Abstract: Serotonin 4 (5-HT4) receptor signaling does not only have the physiological function of improving cognition, but might also be helpful in the therapy of Alzheimer's disease (AD) through regulation of the production of soluble amyloid-β protein precursor alpha (sAβPPα). To analyze the relationship between 5-HT4 receptor signaling and sAβPPα production, we stably transfected H4 cells with AβPP and 5-HT4 receptor (H4/AβPP/5-HT4 cells). We found that 24-h incubation with the 5-HT4 receptor agonist RS-67333 upregulates matrix metalloproteinase-9 (MMP-9). Furthermore, MMP-9 overexpression enhanced sAβPPα levels, whereas knockdown with MMP-9 siRNA decreased sAβPPα levels.

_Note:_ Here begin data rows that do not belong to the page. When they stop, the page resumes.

## config.mk

```make
export PLATFORM = sky130hd
export DESIGN_NAME = lnf_sqrt
export DESIGN_NICKNAME = d
export VERILOG_FILES = /design/src/design/lnf_sqrt.sv
export SDC_FILE = /design/constraint.sdc
export NUM_CORES = 1
export LEC_CHECK = 0
export BUFFER_PORTS_ARGS = -buffer_cell sky130_fd_sc_hd__buf_2
export CORE_ASPECT_RATIO = 1.1
export CORE_MARGIN = 5
export CORE_UTILIZATION = 35
export CTS_CLUSTER_DIAMETER = 30
export DETAILED_ROUTE_END_ITERATION = 8
export PLACE_DENSITY = 0.53
export SLEW_MARGIN = 10
export SYNTH_ARGS = -nofsm -noshare
export SYNTH_HDL_FRONTEND = slang
export SYNTH_SLANG_ARGS = --single-unit
```

## constraint.sdc

```tcl
create_clock -name clk -period 10.39 [get_ports clk]
set_input_delay 1.5585 -clock clk [delete_from_list [all_inputs] [get_ports clk]]
set_output_delay 1.5585 -clock clk [all_outputs]
set_load 0.02 [all_outputs]
```

## src/design/lnf_sqrt.sv

```systemverilog
`timescale 1ns / 1ps
// ----------------------------------------------------------------------------
// lnf_sqrt
// Integer square root, one result bit per cycle.
// ----------------------------------------------------------------------------
module lnf_sqrt (
  input  logic        clk,
  input  logic        rst,
  input  logic        start,
  input  logic [49:0] arg,
  output logic        done,
  output logic [24:0] root
);

  logic [49:0] rad;
  logic [26:0] rem;
  logic [24:0] res;
  logic [4:0]  cnt;
  logic        busy;
  logic [26:0] trial;
  logic [26:0] cand;

  // Each step brings down two radicand bits and tries res*4+1.
  always_comb begin
    trial = {rem[24:0], rad[49:48]};
    cand  = trial - {res, 2'b01};
  end

  always_ff @(posedge clk) begin
    if (rst) begin
      busy <= 1'b0;
      done <= 1'b0;
    end else begin
      done <= 1'b0;
      if (start) begin
        busy <= 1'b1;
        rad  <= arg;
        rem  <= '0;
        res  <= '0;
        cnt  <= 5'd25;
      end else if (busy) begin
        rad <= {rad[47:0], 2'b00};
        if (!cand[26]) begin
          rem <= cand;
          res <= {res[23:0], 1'b1};
        end else begin
          rem <= trial;
          res <= {res[23:0], 1'b0};
        end
        cnt <= cnt - 1'b1;
        if (cnt == 5'd1) begin
          busy <= 1'b0;
          done <= 1'b1;
        end
      end
    end
  end

  assign root = res;

endmodule

```

==> impl_metrics.ini, run 1 <==
[run_status]
status = finished, final reports clean

[synthesis]
syn_area_per_cell_um2 = 12.47
synth-seq-cells = 107
netlist.top_cell.by_area = edfxtp_1
syn-num-nets = 537
ys_seq_area_share_pct = 56.03
syn_area_um2 = 5699
yosysWarnings = 0
synth-edff-count = 105
synthTopCellsByArea = edfxtp_1, mux2_2, ha_1, nor2_1, mux2i_1
synth_most_common_cell = edfxtp_1
synth_cells = 457
ys_top_cells_by_count = edfxtp_1, nor2_1, mux2_2
async_reset_ff_share_pct = 0
synth_top_cell_area_share_pct = 55.32
netlist-cell-type-count = 47
ys.flop_type = edfxtp_1

[layout]
final_core_util_pct = 40.58
stdcell_area_um2 = 6568
diodes = 0
post_route_cells_drive_above_1_share_pct = 28.76
layout.nets = 614
fillers = 1618
syn_to_final_growth_pct = 15.24
stdcell_count = 743

[clock_network]
postCtsSetupRepairBufs = 0
cts_root_buf = clkbuf_16
htree_num_levels = 3
clock_sinks = 107
cts_tree = yes
hold_buffers = 0
cts_buffers = 9
insertion_delay_ns = 0.34
clockBufferDepth = 2
path_clk_slew_ns = 0.07
ctsResizeCount = 0

[critical_path]
crit_path_end_kind = flop
reg2reg_slack_ns = 6.91
worst_setup_path_start_kind = input pin
worstPathArrival_ns = 3.59
worstPathCellList = buf_4, nor2_1, nor2_4, buf_4
cpMostUsedCell = buf_4
critical_path_class = in2reg
crit_required_ns = 10.36
critPathBufInv = 2
rr_startpoint = rem[13]
critPathMaxStageDelay_ns = 0.83
worstRegToRegCells = 11
reg2reg_to = rem[15]
path_delay_family = buffers and inverters
cp_max_fo = 72
slowest_stage = buf_4

[global_route]
grt_max_degree = 88
antenna_found_initial = 1
grt_overflow_total = 0
grt_pass1_wl_um = 18370
grt_pass1_vias = 3887
grt_use_total_pct = 11.80

[timing]
worst_slew_pin_slew_ns = 0.9767
finalClockSkew_ns = 0.005767
rsz0062_at_grt = no
fin_setup_tns_ns = 0
fmax_mhz = 276.1
final.min_clock_period_ns = 3.622
fin_hold_ws_ns = 0.5458
finalCritPeriodShare_pct = 34.86
report.final.setup_viol = 0
finalMaxSlewViolations = 0
final_hold_viol_count = 0
fin_ws_ns = 6.768
slew_headroom_pct = 34.89

[floorplanning]
dieHeight_um = 143.8
dieArea_um2 = 18940
start_util_pct = 35.21
coreArea_um2 = 16190
fp-row-count = 49
pin_count = 79
dieWidth_um = 131.7

[detailed_routing]
wl_per_cell_um = 14.51
vias_per_cell = 4.908
drc = 0
firstDrtPassIters = 4
first_iter_violations = 149
num_vias = 3647
drt_wl_total_um = 10780
postRouteAntennaNets = 0

[worst_hold_path]
hp-class = reg2reg
min_to = done
min_from = busy
hold_depth = 1

[place]
dp_hpwl_um = 7627
place_ws_ns = 6.315
gp_congestion = 0.7706
placed_area_um2 = 6299
dpl.cell_count = 727
port-buffer-count = 78

[power_and_ir_drop]
peakVddDrop_mv = 0.07524
p_total_mw = 1.110
power.leakage_nw = 2.591
power.density_nw_per_um2 = 169.1

[run]
drv_cap = 0
cell families (layout without fill, tap and decap cells):
group	after synthesis	in the layout	synth area share, %
adder cells (fa/ha/maj)	27	27	5.927
multiplexers	65	65	12.47
XOR/XNOR	24	24	3.688
AO/OA/AOI/OAI	77	77	9.748
AND/OR/NAND/NOR	110	110	8.650
buffers and inverters	47	129	3.491
flip-flops	107	107	56.03
final cells by class:
class / count / area (µm²) / share of cell area (%)
timing repair buffer: 81 / 415.4 / 6.325
tap: 204 / 255.2 / 3.886
inverter: 32 / 120.1 / 1.829
multi-input combinational: 303 / 2315 / 35.24
clock buffer: 9 / 225.2 / 3.429
sequential: 107 / 3193 / 48.62
clock inverter: 7 / 43.79 / 0.6668
placed cells by master (no fill, tap or decap), types with 3 or more instances in the layout:
cell,n
a211oi_1,5
clkinv_1,3
inv_1,32
o21a_1,5
xor2_1,7
a211oi_2,4
nand3_1,10
edfxtp_1,105
nand2_1,13
clkbuf_16,9
buf_2,77
or3_1,3
mux2_2,48
ha_1,27
buf_4,4
and2_1,3
a21oi_1,20
nor3_1,4
a21o_1,5
mux2i_1,17
nand2b_1,8
nor2_1,61
o21ai_0,15
xnor2_1,17
routing by layer:
layer | wire length, µm | global-route usage, % | vias to the layer above | share of wire (%)
met5 | 20 | 0 | - | 0.19
met4 | 157 | 3.682 | 2 | 1.5
met3 | 652 | 4.097 | 14 | 6.0
met2 | 5153 | 19.87 | 68 | 48
met1 | 4794 | 14.35 | 1738 | 44
li1 | - | - | 1825 | -
registers in the layout, summed over array words and instances (netlist names):
signal / count
rad: 50
busy: 1
done: 1
cnt: 5
root: 25
rem: 25
report_power, final:
group          internal [mW]  switching (mW)  total, mW
registers              0.520          0.0134      0.533
clock network          0.162           0.153      0.315
logic                  0.117           0.146      0.263
total                  0.798           0.312       1.11
how the worst max path moves through the flow:
stage | endpoint | slack [ns] | cells after the start | from
floorplan | cnt[0] | 3.23 | 4 | start
global placement | rad[12] | 6.33 | 4 | start
detailed placement | rad[12] | 6.31 | 4 | start
CTS | root[6] | 6.70 | 4 | start
global route | root[7] | 6.55 | 4 | start
finish | rem[7] | 6.77 | 4 | start
No activity file was read; power rests on OpenSTA's default activity.
==> inputs of run 2 (changes only) <==
--- a/config.mk
+++ b/config.mk
@@ -5,13 +5,14 @@
 export SDC_FILE = /design/constraint.sdc
 export NUM_CORES = 1
 export LEC_CHECK = 0
+export ABC_AREA = 1
 export BUFFER_PORTS_ARGS = -buffer_cell sky130_fd_sc_hd__buf_2
 export CORE_ASPECT_RATIO = 1.1
 export CORE_MARGIN = 5
 export CORE_UTILIZATION = 35
 export CTS_CLUSTER_DIAMETER = 30
 export DETAILED_ROUTE_END_ITERATION = 8
-export PLACE_DENSITY = 0.53
+export PLACE_DENSITY = 0.55
 export SLEW_MARGIN = 10
 export SYNTH_ARGS = -nofsm -noshare
 export SYNTH_HDL_FRONTEND = slang
==> constraint.sdc (replaced) <==
create_clock -name clk -period 3.3 [get_ports clk]
set_input_delay 0.495 -clock clk [delete_from_list [all_inputs] [get_ports clk]]
set_output_delay 0.495 -clock clk [all_outputs]
set_load 0.02 [all_outputs]
==> run 2 against run 1 <==
Net effect:
- power increased to 3.4 times the previous value
- highest routed layer is now met4
- register-to-register slack got worse by 6.3 ns
- count of clock-buffer cells in the layout unchanged
- critical path depth increased by 7
- worst setup slack got worse by 6.1 ns
- area after synthesis increased by 14%
- combinational power increased to 3.7 times the previous value
- utilization decreased by 0.19 points
- sequential cell count unchanged
- critical endpoint is now rem[14]
- clock skew increased by 0.0031 ns
- sequential power increased to 3.1 times the previous value
- wire length increased by 38%
==> impl_metrics.ini, run 2 <==
[layout]
layout_commonest_cell = nand2_1
final-seq-area_um2 = 3193
layout_common_cells = nand2_1, inv_1, edfxtp_1
final_core_util_pct = 40.38
layout.nets = 985
diodes = 0
fillers = 1910
largest_register_ffs = 50
syn_to_final_growth_pct = 14.10
multiInputGateArea_um2 = 2713
stdcell_count = 1153
post_route_cells_drive_above_1_share_pct = 12.53
top_register = rad

[detailed_routing]
vias_per_cell = 4.528
wl_met3_um = 572
drc = 0
postRouteAntennaNets = 0
top_layer = met4
wl_per_cell_um = 12.93
firstDrtPassIters = 5
num_vias = 5221
first_iter_violations = 263
met1Wirelength_um = 6879
drt_wl_total_um = 14910
route.met2.wl_um = 7219

[synthesis]
synth-edff-count = 105
syn-num-nets = 915
netlist.top_cell.by_area = edfxtp_1
synth-seq-cells = 107
syn_area_um2 = 6471
ys_seq_area_share_pct = 49.34
syn_area_per_cell_um2 = 7.750
synthTopCellsByArea = edfxtp_1, nand2_1, inv_1, nor2_1, ha_1
ys.flop_type = edfxtp_1
netlist-cell-type-count = 29
synth_most_common_cell = nand2_1
ys_top_cells_by_count = nand2_1, inv_1, edfxtp_1
yosysWarnings = 0
async_reset_ff_share_pct = 0
synth_cells = 835
synth_top_cell_area_share_pct = 48.72

[critical_path]
slowest_stage = nand3_2
cp_max_fo = 24
worstPathArrival_ns = 2.86
critical_path_class = reg2reg
worstRegToRegCells = 11
worstPathCellList = inv_1, ha_1, nand2_2, inv_1, a21oi_1, nand3_1, nand2_2, nand3_2, nand3_1, nand2_1, nor2_1
rr_startpoint = root[6]
reg2reg_slack_ns = 0.64
crit_required_ns = 3.51
reg2reg_to = rem[14]
worst_setup_path_start_kind = flop
crit_path_end_kind = flop
critPathMaxStageDelay_ns = 0.49

[run]
drv_cap = 0

[power_and_ir_drop]
power.leakage_nw = 3.709
power.density_nw_per_um2 = 505.3
peakVddDrop_mv = 0.2549

[clock_network]
postCtsSetupRepairBufs = 0
htree_num_levels = 3
cts_tree = yes
clock_sinks = 107
insertion_delay_ns = 0.36
cts_root_buf = clkbuf_16
ctsResizeCount = 0
path_clk_slew_ns = 0.08
hold_buffers = 0
cts_buffers = 9
clockBufferDepth = 2

[timing]
worst_slew_pin_slew_ns = 0.8333
fin_setup_tns_ns = 0
fin_hold_ws_ns = 0.3550
report.final.setup_viol = 0
slew_headroom_pct = 44.45
rsz0062_at_grt = no
finalCritPeriodShare_pct = 80.57
finalClockSkew_ns = 0.008827
final_hold_viol_count = 0
final.min_clock_period_ns = 2.659
finalMaxSlewViolations = 0
fmax_mhz = 376.1

[worst_hold_path]
min_to = done
hp-class = in2reg
hold_depth = 2
min_from = rst

[run_status]
status = finished, final reports clean

[global_route]
grt_pass1_wl_um = 24340
grt_use_total_pct = 13.95
antenna_found_initial = 0
grt_max_degree = 82
grt_overflow_total = 0
grt_pass1_vias = 5100

[floorplanning]
dieArea_um2 = 21310
fp-row-count = 52
coreArea_um2 = 18280
dieHeight_um = 152.6
start_util_pct = 35.40
pin_count = 79
dieWidth_um = 139.6

[place]
gp_congestion = 0.9028
port-buffer-count = 78
dp_hpwl_um = 10480
dpl.cell_count = 1137
==> run 2: changes by cell type after synthesis, moves of 14 or more <==
cell / before / now
inv_1: 32 / 121
mux2_2: 48 / 0
mux2i_1: 17 / 0
nand2_1: 13 / 326
nand3_1: 10 / 53
nor2_1: 62 / 102
xnor2_1: 17 / 3
==> run 2: metrics by stage <==
stage	worst slack (ns)	area, µm²	power (mW)
6_report	0.6414	7383	3.731
5_1_grt	0.3700	7383	3.977
4_1_cts	0.5917	7383	3.789
3_5_place_dp	0.6261	7088	2.680
3_3_place_gp	0.6665	7088	2.675
2_1_floorplan	0.01044	6482	2.446
==> run 2: worst max path at each step <==
stage               cells past startpoint      end     from  slack, ns
floorplan                               4   cnt[0]    start       0.01
global placement                       11   rem[4]  root[6]       0.67
detailed placement                     11  rem[14]  root[6]       0.63
CTS                                    11  rem[14]  root[6]       0.59
global route                           11   rem[6]  root[6]       0.37
finish                                 11  rem[14]  root[6]       0.64
==> run 2: layout make-up <==
class	count	share of cell area, %
multi-input combinational	583	36.74
inverter	122	6.202
clock buffer	9	3.050
tap	243	4.118
sequential	107	43.25
clock inverter	7	0.9490
timing repair buffer	82	5.694
==> run 2: where the power goes <==
| part | switching (mW) | internal (mW) |
|---|---|---|
| Clock | 0.558 | 0.535 |
| Sequential | 0.0425 | 1.63 |
| Combinational | 0.642 | 0.322 |
| Total | 1.24 | 2.49 |
==> run 2: logic make-up after synthesis <==
family,Yosys count,synth area share [%]
AND/OR/NAND/NOR,510,31.96
XOR/XNOR,15,2.030
AO/OA/AOI/OAI,31,2.533
flip-flops,107,49.34
buffers and inverters,145,8.913
adder cells (fa/ha/maj),27,5.220
==> run 2: worst max-delay path, delay by kind of cell (launching register included) <==
family / cells / cell delay [ns]
AO/OA/AOI/OAI: 1 / 0.18
buffers and inverters: 2 / 0.17
flip-flops: 1 / 0.39
adder cells (fa/ha/maj): 1 / 0.28
AND/OR/NAND/NOR: 7 / 1.48
==> run 2: routing by layer <==
metal / global-route usage (%) / up-vias
met1: 17.87 / 2365
met5: 0 / -
met4: 4.661 / 0
met2: 23.98 / 85
met3: 2.323 / 13
li1: - / 2758
==> inputs of run 3 (changes only) <==
==> constraint.sdc (replaced) <==
create_clock -name clk -period 2.3 [get_ports clk]
set_input_delay 0.345 -clock clk [delete_from_list [all_inputs] [get_ports clk]]
set_output_delay 0.345 -clock clk [all_outputs]
set_load 0.02 [all_outputs]
==> run 3 against run 2 <==
Net effect:
- count of clock-buffer cells in the layout unchanged
- die area unchanged
- worst setup slack got worse by 0.55 ns
- worst hold slack got worse by 0.13 ns
- utilization increased by 4.4 points
- global-route usage increased by 0.86 points
- clock power increased by 40%
- power increased by 55%
- clock skew decreased by 0.0024 ns
- sequential cell count unchanged
- register-to-register slack got worse by 0.55 ns
- critical path type unchanged
- highest routed layer unchanged
==> impl_metrics.ini, run 3 (synthesis gave the netlist of run 2 again) <==
[clock_network]
clock_sinks = 107
path_clk_slew_ns = 0.07
clockBufferDepth = 2
cts_root_buf = clkbuf_16
insertion_delay_ns = 0.35
cts_tree = yes
cts_buffers = 9
htree_num_levels = 3

[critical_path]
path_delay_family = simple AND/OR/NAND/NOR gates
worstPathArrival_ns = 2.32
worstPathCellList = ha_4, nand2_2, nor2_2, nand2_1, nor2_2, nand2_4, buf_4, nand3_4, buf_4, nand2_8, nor2_1, nor2_2
crit_path_end_kind = flop
cp_max_fo = 13
rr_startpoint = rem[14]
critPathBufInv = 2
reg2reg_slack_ns = 0.09
slowest_stage = edfxtp_1
reg2reg_to = rem[12]
worstRegToRegCells = 12
crit_required_ns = 2.41
cpMostUsedCell = nor2_2
critical_path_class = reg2reg
worst_setup_path_start_kind = flop
critPathMaxStageDelay_ns = 0.45

[detailed_routing]
firstDrtPassIters = 6
drt_wl_total_um = 16220
vias_per_cell = 4.533
wl_per_cell_um = 13.60
drc = 0
postRouteAntennaNets = 0
first_iter_violations = 217
num_vias = 5408

[timing]
finalCritPeriodShare_pct = 96.18
slew_headroom_pct = 45.67
fmax_mhz = 452.0
final.min_clock_period_ns = 2.212
finalClockSkew_ns = 0.006412
fin_hold_ws_ns = 0.2228
final_hold_viol_count = 0
finalMaxSlewViolations = 0
fin_ws_ns = 0.08784
report.final.setup_viol = 0
worst_slew_pin_slew_ns = 0.8150
rsz0062_at_grt = yes

[worst_hold_path]
min_to = done
hp-class = in2reg
hold_depth = 2
min_from = rst

[floorplanning]
dieWidth_um = 139.6
fp-row-count = 52
dieHeight_um = 152.6
start_util_pct = 35.40
coreArea_um2 = 18280
pin_count = 79
dieArea_um2 = 21310

[run]
drv_cap = 0

[power_and_ir_drop]
peakVddDrop_mv = 0.4783
power.leakage_nw = 3.978
power.density_nw_per_um2 = 703.9

[layout]
largest_register_ffs = 50
syn_to_final_growth_pct = 26.57
diodes = 0
stdcell_count = 1193
layout_common_cells = nand2_1, inv_1, edfxtp_1
fillers = 1888
layout.nets = 1025
final_core_util_pct = 44.80
top_register = rad
post_route_cells_drive_above_1_share_pct = 22.74
layout_commonest_cell = nand2_1

[place]
dpl.cell_count = 1157
gp_congestion = 0.8710
place_ws_ns = -0.01529
dp_hpwl_um = 11180
port-buffer-count = 78

[global_route]
antenna_found_initial = 0
grt_pass1_wl_um = 26030
grt_pass1_vias = 5343
met3_usage_pct = 2.668
grt_use_total_pct = 14.81
grt_max_degree = 82
grt.met1_usage_pct = 19.40
busiest_layer = met2
grt_overflow_total = 0
grtUsageMet2_pct = 25.26

[run_status]
status = finished, final reports clean
-- run 3: changes by cell type in the layout (fill, tap and decap cells not counted), sizes merged --
cell / delta
nand2: +1
clkinvlp: +1
clkbuf: +2
buf: +37
inv: -1
-- run 3: per-stage QoR --
step	setup TNS [ns]	cell area, µm²	power (mW)
2_1_floorplan	-56.25	6516	3.515
3_3_place_gp	0	7291	3.946
3_5_place_dp	-0.01529	7291	3.952
4_1_cts	0	7595	5.518
5_1_grt	-0.05527	8190	6.146
6_report	0	8190	5.765
-- run 3: per-layer routing --
| metal | wire length (µm) | vias to the layer above |
|---|---|---|
| li1 | - | 2848 |
| met1 | 7517 | 2440 |
| met2 | 7794 | 96 |
| met3 | 520 | 24 |
| met4 | 387 | 0 |
| met5 | 0 | - |
-- run 3: report_power, final --
| part | internal [mW] | switching [mW] | total (mW) |
|---|---|---|---|
| sequential | 2.34 | 0.0804 | 2.42 |
| combinational | 0.741 | 1.08 | 1.82 |
| clock | 0.755 | 0.770 | 1.53 |
| total | 3.84 | 1.93 | 5.77 |
-- run 3: worst max-delay path by stage --
stage	from	to	slack, ns	cells past startpoint
2_1_floorplan	start	cnt[0]	-0.53	4
3_3_place_gp	root[15]	root[0]	0.03	12
3_5_place_dp	rem[15]	rem[21]	-0.02	13
4_1_cts	root[6]	rem[21]	0.004	12
5_1_grt	rem[5]	rem[16]	-0.02	12
6_report	rem[14]	rem[12]	0.09	12
-- run 3: area by class of cell --
| type | count | area [µm²] | share of cell area (%) |
|---|---|---|---|
| sequential | 107 | 3193 | 38.99 |
| tap | 243 | 304.0 | 3.712 |
| inverter | 122 | 460.4 | 5.622 |
| clock inverter | 7 | 62.56 | 0.7638 |
| timing repair buffer | 121 | 802.0 | 9.792 |
| multi-input combinational | 584 | 3143 | 38.37 |
| clock buffer | 9 | 225.2 | 2.750 |
-- run 3: timing repair --
| item | CTS | global route |
|---|---|---|
| cloned | 0 | 3 |
| pin swaps | 0 | 19 |
| hold buffers | 0 | 0 |
| endpoints found under the hold margin | 0 | 0 |
| resized for setup | 3 | 82 |
| endpoints found under the setup margin | 7 | 26 |
| buffers inserted | 0 | 17 |
-- run 3: worst reg2reg max path, stage by stage, from the launching register on --
cell      delay [ns]
edfxtp_1        0.45
ha_4            0.33
nand2_2         0.09
nor2_2          0.16
nand2_1         0.09
nor2_2          0.15
nand2_4         0.08
buf_4           0.14
nand3_4         0.06
buf_4           0.14
nand2_8         0.10
nor2_1          0.15
nor2_2          0.05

When RS-67333 was injected for 10 days in Tg2576 mice, a model of amyloid-β peptide (Aβ) deposition, there was an increase in hippocampal levels of sAβPPα, C-terminal fragment α, and MMP-9, as well as a decrease in hippocampal senile plaque number and levels of the 40 amino acid peptide, Aβ40. Taken all together, these experiments demonstrate that 5-HT4 receptor stimulation induces expression of MMP-9 which cleaves AβPP through α-secretase-like activity, leading to an increase of sAβPPα levels and a reduction of Aβ load.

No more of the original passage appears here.